Une écriture du vrai
Dans Le
grand cahier, premier volume de sa trilogie romanesque
composée aussi de La preuve et
Le troisième mensonge, Agota Kristof fait écrire
aux deux jumeaux, narrateurs et protagonistes se donnant à
eux-mêmes des leçons de « composition
» : « Pour décider si c’est "Bien"
ou "Pas bien", nous avons une règle très
simple : la composition doit être vraie.
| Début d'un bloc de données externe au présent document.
$ cat config.mk
export PLATFORM = sky130hd
export DESIGN_NAME = costas_loop_filter
export DESIGN_NICKNAME = d
export VERILOG_FILES = /design/src/rtl/dsss_pkg.sv /design/src/rtl/int_dump.sv /design/src/rtl/costas_loop_filter.sv
export SDC_FILE = /design/constraint.sdc
export NUM_CORES = 1
export LEC_CHECK = 0
export CAP_MARGIN = 0
export CORE_UTILIZATION = 50
export CTS_CLUSTER_DIAMETER = 150
export DETAILED_ROUTE_END_ITERATION = 7
export PLACE_DENSITY = 0.68
export SLEW_MARGIN = 15
export SYNTH_ARGS = -nofsm -noshare
export SYNTH_HDL_FRONTEND = slang
export SYNTH_SLANG_ARGS = --single-unit
export TNS_END_PERCENT = 5
$ cat constraint.sdc
create_clock -name clk -period 23 [get_ports clk]
set_input_delay 3.45 -clock clk [delete_from_list [all_inputs] [get_ports clk]]
set_output_delay 3.45 -clock clk [all_outputs]
set_load 0.005 [all_outputs]
$ cat src/rtl/dsss_pkg.sv
// Shared DSSS demodulator definitions: default widths, loop-gain profiles, saturating add.
// Latency: n/a (package only).
// Backpressure: n/a.
package dsss_pkg;

    localparam int PD_W_DEF = 23;
    localparam int DF_W_DEF = 32;

    // Loop-gain shift profiles (gain = 2^-shift)
    localparam int KP_ACQ = 2;
    localparam int KI_ACQ = 6;
    localparam int KP_TRK = 4;
    localparam int KI_TRK = 10;

    typedef struct packed {
        logic signed [63:0] val;
        logic               clip;
    } sat_t;

    // Adds two sign-extended operands and clamps the result to a signed width-bit range.
    // Callers must keep width <= 63.
    function automatic sat_t sat_add(input logic signed [63:0] a,
                                     input logic signed [63:0] b,
                                     input int width);
        logic signed [64:0] s;
        logic signed [64:0] hi;
        logic signed [64:0] lo;
        sat_t r;
        s  = 65'(a) + 65'(b);
        hi = (65'sd1 <<< (width - 1)) - 65'sd1;
        lo = -(65'sd1 <<< (width - 1));
        r.clip = 1'b0;
        r.val  = 64'(s);
        if (s > hi) begin
            r.val  = 64'(hi);
            r.clip = 1'b1;
        end else if (s < lo) begin
            r.val  = 64'(lo);
            r.clip = 1'b1;
        end
        return r;
    endfunction

endpackage

$ cat src/rtl/int_dump.sv
// Integrate-and-dump averager over 2^LOG2_DUMP accepted samples.
// Latency: avg/avg_vld one edge after the registered last sample (two edges after pd_vld).
// Backpressure: none; accepts a sample every cycle, gaps allowed.
module int_dump #(
    parameter int PD_W      = 23,
    parameter int LOG2_DUMP = 3
) (
    input  logic                   clk,
    input  logic                   rst,
    input  logic                   clr,
    input  logic                   pd_vld,
    input  logic signed [PD_W-1:0] pd,
    output logic signed [PD_W-1:0] avg,
    output logic                   avg_vld
);

    localparam int ACC_W = PD_W + LOG2_DUMP;

    logic                    samp_vld;
    logic signed [PD_W-1:0]  samp;
    logic signed [ACC_W-1:0] acc;
    logic signed [ACC_W-1:0] sum;
    logic [LOG2_DUMP-1:0]    cnt;

    assign sum = acc + ACC_W'(samp);

    always_ff @(posedge clk or negedge rst) begin
        if (!rst) begin
            samp_vld <= 1'b0;
            samp     <= '0;
            acc      <= '0;
            cnt      <= '0;
            avg      <= '0;
            avg_vld  <= 1'b0;
        end else begin
            // clr drops both the sample arriving now and the one already registered
            samp_vld <= pd_vld & ~clr;
            samp     <= pd;
            avg_vld  <= 1'b0;
            if (clr) begin
                acc <= '0;
                cnt <= '0;
            end else if (samp_vld) begin
                if (&cnt) begin
                    avg     <= PD_W'(sum >>> LOG2_DUMP);
                    avg_vld <= 1'b1;
                    acc     <= '0;
                    cnt     <= '0;
                end else begin
                    acc <= sum;
                    cnt <= cnt + 1'b1;
                end
            end
        end
    end

endmodule

$ cat src/rtl/costas_loop_filter.sv
// Costas-loop PI filter: averaged phase error -> saturated NCO frequency offset.
// Latency: df/df_vld valid two edges after the edge accepting the last sample of a dump.
// Backpressure: none; pd_vld may be high every cycle.
module costas_loop_filter
    import dsss_pkg::*;
#(
    parameter int PD_W      = PD_W_DEF,
    parameter int DF_W      = DF_W_DEF,
    parameter int LOG2_DUMP = 3,
    parameter int KP_SHIFT  = KP_TRK,
    parameter int KI_SHIFT  = KI_TRK
) (
    input  logic                   clk,
    input  logic                   rst,
    input  logic                   pd_vld,
    input  logic signed [PD_W-1:0] pd,
    input  logic                   hold,
    input  logic                   clr,
    output logic signed [DF_W-1:0] df,
    output logic                   df_vld,
    output logic                   sat
);

    logic signed [PD_W-1:0] avg;
    logic                   avg_vld;
    logic signed [DF_W-1:0] integ;

    logic signed [63:0] avg_ext;
    logic signed [63:0] prop;
    logic signed [63:0] incr;
    logic signed [63:0] integ_ext;
    sat_t               s_int;
    sat_t               s_df;

    int_dump #(
        .PD_W      (PD_W),
        .LOG2_DUMP (LOG2_DUMP)
    ) u_int_dump (
        .clk     (clk),
        .rst     (rst),
        .clr     (clr),
        .pd_vld  (pd_vld),
        .pd      (pd),
        .avg     (avg),
        .avg_vld (avg_vld)
    );

    always_comb begin
        avg_ext   = 64'(avg);
        integ_ext = 64'(integ);
        prop      = avg_ext >>> KP_SHIFT;
        incr      = hold ? 64'sd0 : (avg_ext >>> KI_SHIFT);
        s_int     = sat_add(integ_ext, incr, DF_W);
        s_df      = sat_add(prop, s_int.val, DF_W);
    end

    always_ff @(posedge clk or negedge rst) begin
        if (!rst) begin
            integ  <= '0;
            df     <= '0;
            df_vld <= 1'b0;
            sat    <= 1'b0;
        end else begin
            df_vld <= 1'b0;
            sat    <= 1'b0;
            // clr also swallows an average that lands in the same cycle
            if (clr) begin
                integ <= '0;
                df    <= '0;
            end else if (avg_vld) begin
                integ  <= DF_W'(s_int.val);
                df     <= DF_W'(s_df.val);
                df_vld <= 1'b1;
                sat    <= s_int.clip | s_df.clip;
            end
        end
    end

endmodule

After elaboration in Yosys (flattened, before gate mapping):

Cells that the tools add are included.

* output and inout port bits: 34
* bits in registers: 143
* logic and storage cells: 47

* reduce and logical (&&, ||, !) cells: 4
* multiplexer cells: 22
* order comparisons: 4
* bitwise operators: 3
* add/subtract/negate cells: 4

Operators with widths (count)
* greater-than comparator 65 x 32 -> 1 bit (second input constant): 2
* < comparator 65 x 32 -> 1 bit (second input constant): 2
* 2-to-1 mux 65 bit: 2
* 2-to-1 mux 32 bit: 4
* 2-to-1 mux 26 bit: 3
* 2-to-1 mux 33 bit: 2
* adder 19 x 64 -> 65 bit: 1
* adder 32 x 64 -> 65 bit: 1
* 2-to-1 mux 64 bit: 1
* adder 26 x 23 -> 26 bit: 1
* 2-to-1 mux 3 bit: 3
* 2-to-1 mux 1 bit: 7
* AND reduction 5 bit: 1
* nonzero test 2 bit: 2
* adder 3 x 1 -> 3 bit (second input constant): 1
* AND reduction 3 bit: 1
* bitwise AND 1 bit: 1
* inverter 1 bit: 1
* OR 1 bit: 1

Logic depth before layout (Yosys ltp):

Gate-level depths: netlist (run 1).

* depth after elaboration: 12
* mapped depth: 41
* mapped depth without buffers: 37

Modules after synthesis:

A second synthesis (run 1) with hierarchy kept.

* cell total of the unflattened synthesis: 1662
* area total of the unflattened synthesis: 13291.5 µm²

Modules (own cells, without submodules)
* costas_loop_filter: instances 1, area each 9198.8 µm², sequential area each 1651.6 µm², cells each 1253
* int_dump: instances 1, area each 4092.7 µm², sequential area each 1926.8 µm², cells each 409

Worst setup path after synthesis (run 1):

No wires, ideal clock.

* path type: input to register
* start point: in hold
* end point: reg df[1]
* library setup time: 126 ps
* arrival time: 11889 ps
* path buffers: 4
* data required time: 22874 ps
* setup slack: 10985 ps
* stages: 39
* cells stage by stage: clkbuf_1 > nor2b_1 > ha_1 > a21o_1 > a21oi_1 > o21bai_1 > a21oi_1 > nor2b_1 > o21ai_0 > a21oi_1 > a21oi_1 > o31a_1 > a21oi_1 > inv_1 > ha_1 > or3_1 > or3_1 > a32o_1 > [... 3 more ...] > ha_1 > fa_1 > a211oi_1 > o21ai_2 > o211ai_1 > a31oi_1 > o21a_1 > or4_1 > and3_1 > a211o_1 > nor4_1 > nand4_1 > or4_1 > or3_1 > and3_1 > buf_6 > buf_6 > a221o_1

* word-level cells in the longest chain between the ends: 11
* elaborated cells between the ends (all ways): 13
* classes of those cells: add/sub (2); order compare (4); mux (7)

RTL lines
* from (decl): line costas_loop_filter.sv:17 `input logic hold,`
* 2-to-1 mux 64 bit *: line costas_loop_filter.sv:52 `incr = hold ? 64'sd0 : (avg_ext >>> KI_SHIFT);`
* adder 32 x 64 -> 65 bit *: line dsss_pkg.sv:29 `s = 65'(a) + 65'(b);`
* < comparator 65 x 32 -> 1 bit: line dsss_pkg.sv:37 `end else if (s < lo) begin`
* 2-to-1 mux 65 bit: line dsss_pkg.sv:37
* 2-to-1 mux 65 bit *: line dsss_pkg.sv:34 `if (s > hi) begin`
* adder 19 x 64 -> 65 bit *: line dsss_pkg.sv:29
* < comparator 65 x 32 -> 1 bit: line dsss_pkg.sv:37
* 2-to-1 mux 33 bit: line dsss_pkg.sv:37
* 2-to-1 mux 33 bit *: line dsss_pkg.sv:34
* 2-to-1 mux 32 bit *: line costas_loop_filter.sv:70 `end else if (avg_vld) begin`
* 2-to-1 mux 32 bit *: line costas_loop_filter.sv:67 `if (clr) begin`
* to (signal assigned): line costas_loop_filter.sv:72 `df <= DF_W'(s_df.val);`
* to (decl): line costas_loop_filter.sv:19 `output logic signed [DF_W-1:0] df,`

Every way passes the cells marked *; elsewhere a longest branch is shown, timed or not. The select of a mux whose other input is x is not followed.
A chain may end at the register's enable or synchronous reset.

Worst setup path in the final report (run 1):

* start point: in hold
* end point: reg df[30]

The elaborated chain is that of the path after synthesis.

==> results of run 1 <==
==> kinds of logic after synthesis <==
group           synth area share
flops                     0.2749
mux                      0.02462
compound gates            0.2646
simple gates              0.1954
fa+ha+maj                 0.1094
buf+inv                  0.05369
xor+xnor                 0.07752
==> synthesized netlist by cell type (31+ instances only) <==
library cell / count / share of area
a221o_1: 31 / 0.025
xnor2_1: 73 / 0.051
nor3_1: 33 / 0.013
nand4_1: 42 / 0.021
dfrtp_1: 139 / 0.27
nor2_1: 114 / 0.034
inv_1: 33 / 0.0098
a21o_1: 45 / 0.027
nand2_1: 135 / 0.040
xor2_1: 39 / 0.027
o21ai_0: 69 / 0.027
a21oi_1: 145 / 0.057
clkbuf_1: 63 / 0.019
ha_1: 105 / 0.10
nor2b_1: 31 / 0.015
==> routing by layer <==
metal	share of wire	vias up	global-route usage
met5	0	-	0
met4	0.021	0	0.07676
met3	0.065	51	0.04417
met2	0.44	401	0.4195
met1	0.48	5603	0.4005
li1	-	5600	-
==> state kept, by name, indices dropped and copies added, names as in the netlist <==
name,cells
u_int_dump.acc,26
integ,32
u_int_dump.avg,19
u_int_dump.samp,23
u_int_dump.avg_vld,1
u_int_dump.samp_vld,1
df,32
u_int_dump.cnt,3
sat,1
df_vld,1
==> cells in the final DEF, fill, tap and decap left out, types with 5 or more instances in the layout <==
cell	netlist	routed
a2111oi_0	7	7
a211oi_1	13	13
a21o_1	45	45
a21oi_1	145	145
a221o_1	31	31
a22o_1	24	24
a311oi_1	29	29
a31oi_1	20	20
and2_1	11	11
and3_1	21	21
buf_4	4	15
clkbuf_16	0	17
clkdlybuf4s50_1	0	60
dfrtp_1	139	137
ha_1	105	105
inv_1	33	33
inv_6	0	5
mux2_2	17	17
mux2i_1	12	12
nand2_1	135	135
nand2b_1	15	15
nand3_1	28	28
nand4_1	42	42
nor2_1	114	112
nor2b_1	31	31
nor3_1	33	32
nor4_1	9	9
o211ai_1	8	8
o21a_1	16	16
o21ai_0	69	69
o21bai_1	12	12
o31a_1	5	5
or2_2	8	8
or3_1	11	11
or4_1	8	8
xnor2_1	73	73
xor2_1	39	39
==> power groups by stage <==
stage          clock (mW)  combinational (mW)  sequential, mW
2_1_floorplan           0              0.0344           0.257
3_3_place_gp            0              0.0510           0.258
3_5_place_dp            0              0.0522           0.258
4_1_cts             0.273              0.0526           0.254
5_1_grt             0.285              0.0584           0.254
6_report            0.270              0.0521           0.254
==> area by class of cell <==
type                            instances  area [um^2]  share of cell area
Clock inverter                         14        130.1            0.009414
Tap cell                              324        405.4             0.02933
Clock buffer                           18        439.2             0.03177
Inverter                               34        127.6            0.009233
Sequential cell                       139         3481              0.2518
Multi-Input combinational cell       1228         8514              0.6160
Timing Repair Buffer                   76        724.4             0.05241
==> stage by stage <==
stage	setup slack (ps)	area, um^2
6_report	8700	13820
5_1_grt	7806	13820
4_1_cts	8838	13820
3_5_place_dp	8428	13250
3_3_place_gp	8782	13250
2_1_floorplan	10980	12650
==> how the worst max path moves through the flow <==
| stage | start | end | slack, ps | cells after the start |
|---|---|---|---|---|
| 3_3_place_gp | hold | df[0] | 8780 | 37 |
| 3_5_place_dp | hold | df[30] | 8430 | 37 |
| 5_1_grt | hold | df[30] | 7810 | 37 |
| 6_report | hold | df[30] | 8700 | 37 |
| 4_1_cts | hold | df[30] | 8840 | 37 |
| 2_1_floorplan | hold | df[1] | 10980 | 39 |
==> worst max-delay path, delay by kind of cell <==
family	cells	cell delay, ps
AND/OR/NAND/NOR	12	3210
buffers and inverters	4	1930
AO/OA/AOI/OAI	16	4480
adder cells (fa/ha/maj)	4	1260
XOR/XNOR	1	270
==> metrics.log, run 1 <==
[metrics] transition time at the pin with the least slew margin: 1161 ps
[metrics] average wire per cell in the routed design: 19.11 um
[metrics] TritonRoute pass-1 iters: 5
[metrics] count of input and output buffers: between 60 and 70
[metrics] register-to-register setup slack: 12050 ps
[metrics] Routed WL: 35.04 mm
[metrics] synthesis warning total: 0
[metrics] combined global-route utilization of all metal layers: 0.2751
[metrics] number of core rows: 57
[metrics] post-route total power: 575.3 uW
[metrics] startpoint of the lowest-slack hold path: u_int_dump.acc[25]
[metrics] peak ir drop on the vdd network: 0.03820 mV
[metrics] area of the mapped netlist: 12650 um^2
[metrics] residual overflow from global routing: 0
[metrics] min cycle time layout: 14300 ps
[metrics] net count of the finished layout: 1632
[metrics] leakage power figure: 6.605 nW
[metrics] number of nets still failing antenna checks after routing: 0
[metrics] reg-to-reg critical path endpoint: df[30]
[metrics] Die Span X: around 160 um
[metrics] Clock Pin Slew Worst Setup and Hold Paths: 60 ps
[metrics] Worst Path Class, Setup: input port to register
[metrics] fraction of power spent switching nets: 0.2737
[metrics] post-synth net total: between 1500 and 2000
[metrics] I/O pin total: slightly above 60
[metrics] routed vias: approximately 12000
[metrics] initial antenna violation count: 0
[metrics] portion of the post-synthesis area used by sequential elements: 0.2749
[metrics] relative contribution of the clock network to total power: 0.468
[metrics] pwr dens: 41.62 nW/um^2
[metrics] Final Hold Slack: 489.0 ps
[metrics] final standard cell utilization of the core: 0.5618
[metrics] relative contribution of sequential cells to total power: 0.441
[metrics] Layout fillers: 2217
[metrics] Die Y: 161.1 um
[metrics] Critical Path RT: about 23000 ps
[metrics] outcome: complete, no violations
[metrics] post-detailed-placement half-perimeter wirelength: 26.49 mm
[metrics] Post-CTS Resized: 0
[metrics] total core area: 24600 um^2
[metrics] H-tree lvl count: 4
[metrics] number of buffers created by CTS: 17
[metrics] per-cell via count in the routed design: 6.358
[metrics] WP data arrival: 14670 ps
[metrics] register bit count reported by yosys: 139
[metrics] total instance count after detailed placement: 1801
[metrics] growth of design area from synthesis to finish: 9.225%
[metrics] CTS root buffer: clkbuf_16
[metrics] number of max-slew violations in the final report: 0
[metrics] Hold Crit Class: register to register
[metrics] first-iteration detailed-routing DRC count: roughly 1000
[metrics] buffer levels on the longest clock path: 2
[metrics] critical register-to-register path startpoint: u_int_dump.avg[10]
[metrics] count of distinct cell types in the synthesized netlist: 95
[metrics] fraction of final layout cells with drive strength greater than 1: 0.06561
[metrics] Crit path largest cell delay: 790 ps
[metrics] Diodes inserted: 0
[metrics] internal power consumption: 417.8 uW
[metrics] Initial Util: 0.5143
[metrics] CTS tree: built
[metrics] DRC: 0
[metrics] Post-Synthesis Mean Instance Area: 8.459 um^2
[metrics] setup repair after global routing missed its margin: false
[metrics] pin count of the biggest net entering global routing: 81
[metrics] fraction of registers with async set or reset after synthesis: 1.000
[metrics] proportion of power drawn by combinational gates: 0.091
[metrics] number of cells on the worst hold path: 1
[metrics] Net Switching: 157.5 uW
[metrics] buffers inserted during post-CTS setup optimization: 0
[metrics] top fanout value on the critical path: 54
[metrics] post-route fraction of the period consumed by the critical path: 0.6218
[metrics] timing-limited maximum frequency: 69.93 MHz
[metrics] CP max stage cell: clkdlybuf4s50_1
[metrics] vias in the first global route: ~11000
[metrics] Worst-Skew Late Latency: 450 ps
[metrics] final hold violation count: 0
[metrics] logic depth of the worst register-to-register path: 36
[metrics] sum of negative setup slack: 0 ps
[metrics] critical path's most frequent cell: a21oi_1
[metrics] Max-Slew Margin vs Limit: 0.2063
[metrics] DIE AREA: approximately 26000 um^2
[metrics] wire length of the first global-routing pass: 57.06 mm
[metrics] count of flip-flops with a built-in enable after synthesis: 0
[metrics] CTS Sinks: approximately 140
[metrics] number of instances in the synthesized netlist: about 1500
[metrics] most used flip-flop cell after synthesis: dfrtp_1
[metrics] Worst Setup Start Kind: input port
[metrics] number of failing setup endpoints in the final timing report: 0
[metrics] Endpoint, Worst Hold: u_int_dump.acc[25]
[metrics] Final Skew: 12.00 ps
[metrics] GP Congestion: a little over 1
[metrics] endpoint class of the critical path: register
[metrics] cts hold-fix bufs: 0
[metrics] max-cap viol count: 0
[metrics] non-filler cells, final: ~1800
Power figures use the tool's default switching activity.
==> run 2: changes to the inputs <==
==> constraint.sdc (replaced) <==
create_clock -name clk -period 14.85 [get_ports clk]
set_input_delay 2.2275 -clock clk [delete_from_list [all_inputs] [get_ports clk]]
set_output_delay 2.2275 -clock clk [all_outputs]
set_load 0.005 [all_outputs]
==> run 2 against run 1 <==
Sequential power grew 55%. Wire length grew 2.9%. First-iteration DRC count up 3.2%. Sequential cell count did not move. Cell area increased by 0.23%. Utilization increased by 0.13 points. Non-clock buffer count did not move. Hold slack improved by 4.0 ps. Setup slack worse by 6900 ps. Critical path type unchanged. Critical endpoint is now df[0].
Nous devons décrire
ce qui est, ce que nous voyons, ce que nous entendons, ce que nous
faisons ». Et quelques lignes plus loin : « Les
mots qui définissent les sentiments sont très vagues,
il vaut mieux éviter leur emploi et s’en tenir à
la description des objets, des êtres humains et de soi-même,
c’est-à-dire à la description fidèle
des faits ».
Dans L’analphabète,
Agota Kristof semble appliquer à son écriture autobiographique
les règles qu’elle a imposées à ses personnages
fictifs : tout y est « vrai », c’est-à-dire,
à coup sûr, conforme à la réalité
telle que la mémoire peut la restituer, mais aussi indemne
de toutes les déformations que l’expression de la sensibilité
personnelle et de l’autoanalyse provoquent généralement
dans le jeu des souvenirs.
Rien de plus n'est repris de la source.